Auto Optimize comprises with two features

  • Optimized writes
    • Azure Databricks automatically optimize the partition size based on actual data and tries to write 128MB files for each partition table. When this is enabled repartition(deltaLakePartitionNum) is not required.
  • Auto Compaction
    • After individual writes Databricks check if the files can further be compacted and then run a quick OPTIMIZE job

Few limitations of Auto Optimize

Azure Databricks does not support Z-Ordering with Auto Compaction as Z-Ordering is significantly more expensive than just compaction.

Auto Compaction generates smaller files (128 MB) than OPTIMIZE (1 GB).

Auto Compaction greedily chooses a limited set of partitions that would best leverage compaction. The number of partitions selected will vary depending on the size of cluster it is launched on. If your cluster has more CPUs, more partitions can be optimized.

Analyzing the nature of the data and the use case we have identified Auto Optimize is a better approach for the above use case.

While you can enable auto optimize at notebook level, spark session level, we have decided to enable Auto Optimize at the table level for better control.

%sqlALTER TABLE {tableName} SET TBLPROPERTIES (delta.autoOptimize.optimizeWrite = true, delta.autoOptimize.autoCompact = true)

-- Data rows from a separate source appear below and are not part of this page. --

## src/rtl/ctlword_pkg.sv

```systemverilog
package ctlword_pkg;

  localparam int SEL_W    = 3;
  localparam int OP_W     = 5;
  localparam int CW_W     = 3 * SEL_W + OP_W;
  localparam int NUM_SRC  = 1 << SEL_W;
  localparam int NUM_REGS = NUM_SRC - 1;

  typedef enum logic [OP_W-1:0] {
    OP_PASS = 5'b00000,
    OP_INC  = 5'b00001,
    OP_ADD  = 5'b00010,
    OP_SUB  = 5'b00101,
    OP_DEC  = 5'b00110,
    OP_AND  = 5'b01000,
    OP_OR   = 5'b01010,
    OP_XOR  = 5'b01100,
    OP_NOT  = 5'b01110,
    OP_SHR  = 5'b10000,
    OP_SHL  = 5'b11000
  } aluOpE;

  // strobes from control to datapath
  typedef struct packed {
    logic [SEL_W-1:0]    selA;
    logic [SEL_W-1:0]    selB;
    logic [NUM_REGS-1:0] loadMask;
    aluOpE               op;
    logic                flagLoad;
  } ctrlStrobeT;

  typedef struct packed {
    logic c;
    logic s;
    logic z;
    logic v;
  } flagsT;

endpackage

```

## src/rtl/cw_control.sv

```systemverilog
module cw_control
  import ctlword_pkg::*;
(
  input  logic [CW_W-1:0] ctrlWord,
  output ctrlStrobeT      strobes
);

  logic [SEL_W-1:0] fieldA;
  logic [SEL_W-1:0] fieldB;
  logic [SEL_W-1:0] fieldD;
  logic [OP_W-1:0]  fieldOp;
  logic             opLegal;
  logic [NUM_SRC-1:0] destDecode;

  assign {fieldA, fieldB, fieldD, fieldOp} = ctrlWord;

  always_comb begin
    case (fieldOp)
      OP_PASS, OP_INC, OP_ADD, OP_SUB, OP_DEC,
      OP_AND, OP_OR, OP_XOR, OP_NOT, OP_SHR, OP_SHL: opLegal = 1'b1;
      default:                                       opLegal = 1'b0;
    endcase
  end

  // 3-to-8 destination decoder; output 0 is the "no write" code
  genvar g;
  generate
    for (g = 0; g < NUM_SRC; g++) begin : gDec
      assign destDecode[g] = (fieldD == SEL_W'(g));
    end
  endgenerate

  always_comb begin
    strobes.selA     = fieldA;
    strobes.selB     = fieldB;
    strobes.loadMask = destDecode[NUM_SRC-1:1] & {NUM_REGS{opLegal}};
    strobes.op       = aluOpE'(fieldOp);
    strobes.flagLoad = opLegal;
  end

endmodule

```

## src/rtl/cw_alu.sv

```systemverilog
module cw_alu
  import ctlword_pkg::*;
#(
  parameter int DATA_W = 8
) (
  input  aluOpE             op,
  input  logic [DATA_W-1:0] opA,
  input  logic [DATA_W-1:0] opB,
  output logic [DATA_W-1:0] result,
  output flagsT             flagsNext
);

  logic [DATA_W-1:0] addX;
  logic [DATA_W-1:0] addY;
  logic              addCin;
  logic              useAdder;
  logic [DATA_W:0]   sumFull;
  logic [DATA_W-1:0] sumLow;
  logic              carryOut;
  logic              overflow;

  // operand steering for the shared adder
  always_comb begin
    addX     = opA;
    addY     = '0;
    addCin   = 1'b0;
    useAdder = 1'b0;
    case (op)
      OP_INC: begin addCin = 1'b1; useAdder = 1'b1; end
      OP_ADD: begin addY = opB; useAdder = 1'b1; end
      OP_SUB: begin addY = ~opB; addCin = 1'b1; useAdder = 1'b1; end
      OP_DEC: begin addY = '1; useAdder = 1'b1; end
      default: ;
    endcase
  end

  assign sumFull = {1'b0, addX} + {1'b0, addY} + {{DATA_W{1'b0}}, addCin};
  assign sumLow  = {1'b0, addX[DATA_W-2:0]} + {1'b0, addY[DATA_W-2:0]}
                 + {{(DATA_W-1){1'b0}}, addCin};

  always_comb begin
    result   = '0;
    carryOut = 1'b0;
    overflow = 1'b0;
    if (useAdder) begin
      result   = sumFull[DATA_W-1:0];
      carryOut = sumFull[DATA_W];
      overflow = sumFull[DATA_W] ^ sumLow[DATA_W-1];
    end else begin
      case (op)
        OP_PASS: result = opA;
        OP_AND:  result = opA & opB;
        OP_OR:   result = opA | opB;
        OP_XOR:  result = opA ^ opB;
        OP_NOT:  result = ~opA;
        OP_SHR: begin
          result   = {1'b0, opA[DATA_W-1:1]};
          carryOut = opA[0];
        end
        OP_SHL: begin
          result   = {opA[DATA_W-2:0], 1'b0};
          carryOut = opA[DATA_W-1];
        end
        default: result = '0;
      endcase
    end
  end

  assign flagsNext.c = carryOut;
  assign flagsNext.s = result[DATA_W-1];
  assign flagsNext.z = (result == '0);
  assign flagsNext.v = overflow;

endmodule

```

## src/rtl/cw_datapath.sv

```systemverilog
module cw_datapath
  import ctlword_pkg::*;
#(
  parameter int DATA_W = 8
) (
  input  logic              clk,
  input  logic              rst,
  input  ctrlStrobeT        strobes,
  input  logic [DATA_W-1:0] inBus,
  output logic [DATA_W-1:0] outBus,
  output flagsT             flagsQ
);

  logic [DATA_W-1:0] srcTable [0:NUM_REGS];
  logic [DATA_W-1:0] busA;
  logic [DATA_W-1:0] busB;
  logic [DATA_W-1:0] aluResult;
  flagsT             aluFlags;

  assign srcTable[0] = inBus;

  genvar g;
  generate
    for (g = 1; g <= NUM_REGS; g++) begin : gReg
      logic [DATA_W-1:0] q;
      always_ff @(posedge clk) begin
        if (rst)                        q <= '0;
        else if (strobes.loadMask[g-1]) q <= aluResult;
      end
      assign srcTable[g] = q;
    end
  endgenerate

  assign busA = srcTable[strobes.selA];
  assign busB = srcTable[strobes.selB];

  cw_alu #(.DATA_W(DATA_W)) u_alu (
    .op       (strobes.op),
    .opA      (busA),
    .opB      (busB),
    .result   (aluResult),
    .flagsNext(aluFlags)
  );

  assign outBus = aluResult;

  always_ff @(posedge clk) begin
    if (rst)                   flagsQ <= '0;
    else if (strobes.flagLoad) flagsQ <= aluFlags;
  end

endmodule

```

## src/rtl/ctlword_datapath.sv

```systemverilog
module ctlword_datapath
  import ctlword_pkg::*;
#(
  parameter int DATA_W = 8
) (
  input  logic              clk,
  input  logic              rst,
  input  logic [CW_W-1:0]   ctrlWord,
  input  logic [DATA_W-1:0] inBus,
  output logic [DATA_W-1:0] outBus,
  output logic              carryFlag,
  output logic              signFlag,
  output logic              zeroFlag,
  output logic              overflowFlag
);

  ctrlStrobeT strobes;
  flagsT      flagsQ;

  cw_control u_ctrl (
    .ctrlWord(ctrlWord),
    .strobes (strobes)
  );

  cw_datapath #(.DATA_W(DATA_W)) u_dp (
    .clk    (clk),
    .rst    (rst),
    .strobes(strobes),
    .inBus  (inBus),
    .outBus (outBus),
    .flagsQ (flagsQ)
  );

  assign carryFlag    = flagsQ.c;
  assign signFlag     = flagsQ.s;
  assign zeroFlag     = flagsQ.z;
  assign overflowFlag = flagsQ.v;

endmodule

```
[config.mk]
export PLATFORM = sky130hd
export DESIGN_NAME = pin_evt_detector
export DESIGN_NICKNAME = d
export VERILOG_FILES = /design/src/rtl/pin_evt_pkg.sv /design/src/rtl/pin_evt_decode.sv /design/src/rtl/pin_evt_sampler.sv /design/src/rtl/pin_evt_flag.sv /design/src/rtl/pin_evt_detector.sv
export SDC_FILE = /design/constraint.sdc
export NUM_CORES = 1
export LEC_CHECK = 0
export ABC_AREA = 0
export BUFFER_PORTS_ARGS = -buffer_cell sky130_fd_sc_hd__buf_4
export CAP_MARGIN = 30
export CORE_UTILIZATION = 41
export DETAILED_ROUTE_END_ITERATION = 10
export PLACE_DENSITY = 0.77
export SYNTH_ARGS = -nofsm -noshare
export SYNTH_HDL_FRONTEND = slang
export SYNTH_SLANG_ARGS = --single-unit
[constraint.sdc]
create_clock -name clk -period 1.3 [get_ports clk]
set_clock_uncertainty 0.15 [all_clocks]
set_input_delay 0.13 -clock clk [delete_from_list [all_inputs] [get_ports clk]]
set_output_delay 0.13 -clock clk [all_outputs]
set_load 0.05 [all_outputs]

you can validate the table properties by running

DESCRIBE DETAIL {tableName};

Validation

After the OPTIMIZE, the following query completed within 31 seconds. This data set has close 500 million records distributed across 2 million small files and ingested to a delta lake and optimized. The below graph is created by aggregating daily partitions to understand the data volume and distribution daily in each month. This was not possible with the RAW JSON files even with a 12 hour read.

Validation of the Delta Lake

Conclusion

This is an advanced topic and it’s important to get your design right if you are performing analytics on IoT or Big Data. There are numerous articles on the benefits of Delta Lake however your design will vary according to your data model, consumption use-cases and business requirements.

With millions of small files writing to Azure Data Lake Storage the above solution has proven the Delta Lake’s ability enable sub-second query performance and provide a solution to the “small file problem” with correct partitioning and optimization strategy.